For those that don’t know Jekyll, it is a static site generator written in Ruby and distributed under the open source MIT license. If you need a portfolio/blog/documentation website, I strongly recommend you give it a go. I intend to write a post about how I make use of it to generate my own site soon but for now, suffice it to say that if a user landed on https://packman.io, I don’t want to direct them away from it by sending them to read my posts on Medium. Besides, my site supports both light and dark mode, which I think is very important because white backgrounds really hurt my eyes (by the way — if you’re like me, I’d also recommend Dark Reader, for all those inconsiderate sites that do not support dark mode natively).

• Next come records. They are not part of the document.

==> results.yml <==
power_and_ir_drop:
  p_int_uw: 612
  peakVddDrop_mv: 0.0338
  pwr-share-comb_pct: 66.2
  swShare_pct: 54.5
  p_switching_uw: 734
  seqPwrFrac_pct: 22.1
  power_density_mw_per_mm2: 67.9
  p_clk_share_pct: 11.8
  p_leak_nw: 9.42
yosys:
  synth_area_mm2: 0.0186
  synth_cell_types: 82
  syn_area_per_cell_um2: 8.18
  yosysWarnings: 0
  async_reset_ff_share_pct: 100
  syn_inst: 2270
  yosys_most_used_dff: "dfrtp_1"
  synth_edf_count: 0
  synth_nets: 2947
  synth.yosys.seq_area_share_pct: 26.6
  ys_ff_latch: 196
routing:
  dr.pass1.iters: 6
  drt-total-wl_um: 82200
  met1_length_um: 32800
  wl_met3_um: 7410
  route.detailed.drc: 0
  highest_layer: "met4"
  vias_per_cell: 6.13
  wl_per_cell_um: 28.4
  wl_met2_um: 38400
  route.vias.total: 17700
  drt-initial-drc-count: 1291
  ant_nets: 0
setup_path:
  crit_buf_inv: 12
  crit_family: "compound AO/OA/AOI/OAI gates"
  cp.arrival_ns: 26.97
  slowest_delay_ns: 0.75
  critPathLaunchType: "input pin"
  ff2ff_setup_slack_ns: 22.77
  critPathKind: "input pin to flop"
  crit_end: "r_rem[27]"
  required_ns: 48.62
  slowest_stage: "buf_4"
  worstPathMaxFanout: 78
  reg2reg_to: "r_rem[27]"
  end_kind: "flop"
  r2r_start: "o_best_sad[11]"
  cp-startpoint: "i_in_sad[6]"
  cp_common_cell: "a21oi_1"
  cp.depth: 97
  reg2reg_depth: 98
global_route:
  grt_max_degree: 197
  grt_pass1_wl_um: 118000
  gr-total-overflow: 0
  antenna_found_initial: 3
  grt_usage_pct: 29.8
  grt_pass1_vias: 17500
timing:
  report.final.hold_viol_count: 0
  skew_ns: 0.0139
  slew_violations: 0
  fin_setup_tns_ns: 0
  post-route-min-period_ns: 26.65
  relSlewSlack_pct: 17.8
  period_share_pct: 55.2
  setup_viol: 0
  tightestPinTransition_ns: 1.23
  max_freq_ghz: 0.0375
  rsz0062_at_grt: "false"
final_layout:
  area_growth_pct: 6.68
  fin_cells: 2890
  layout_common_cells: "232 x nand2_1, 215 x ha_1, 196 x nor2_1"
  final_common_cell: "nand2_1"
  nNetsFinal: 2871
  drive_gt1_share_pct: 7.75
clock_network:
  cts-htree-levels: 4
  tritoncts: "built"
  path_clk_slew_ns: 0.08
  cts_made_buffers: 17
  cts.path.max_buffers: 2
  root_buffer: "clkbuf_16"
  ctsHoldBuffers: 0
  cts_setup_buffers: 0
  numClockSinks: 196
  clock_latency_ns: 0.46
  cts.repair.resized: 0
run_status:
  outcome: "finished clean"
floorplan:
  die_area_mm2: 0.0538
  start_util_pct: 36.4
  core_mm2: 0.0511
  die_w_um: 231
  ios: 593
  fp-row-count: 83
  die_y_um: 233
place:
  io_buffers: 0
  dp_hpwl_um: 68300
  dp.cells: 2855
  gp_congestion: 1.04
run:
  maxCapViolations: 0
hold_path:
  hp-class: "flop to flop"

Jekyll takes Markdown (MD) files as input and, using a templating mechanism, produces HTML files out of them. And so, I’ve written the below small script to fetch my Medium content and convert it to MD files Jekyll can do its magic on and, without further ado, here it is, with the hope that it will be of use to you as well:
require 'feedjira'
require 'httparty'
require 'nokogiri'
require 'reverse_markdown'
require 'fileutils'
if ARGV.length < 2
puts "Usage: " + __FILE__ + " <medium user without the '@'> </path/to/output>"
exit 1
end
medium_user = ARGV[0]
output_dir = ARGV[1]
FileUtils.mkdir_p(output_dir)
xml = HTTParty.get("https://medium.com/feed/@#{medium_user}").body
feed = Feedjira.parse(xml)
feed.entries.each do |e|
# normalise `title` to arrive at a reasonable filename
published_date = e.published.strftime("%Y-%m-%d")
filename = output_dir + '/' + published_date + '-' + e.title.gsub(/[^0-9a-z\s]/i, '').gsub(/\s+/,'-') + '.md'
if File.exists?(filename)
puts "#{filename} already exists. Skipping.."
next
end
content = e.content
parseHTML = Nokogiri::HTML(content)
img = parseHTML.xpath("//img")[0]['src'].sub!(/http(s)?:/,'')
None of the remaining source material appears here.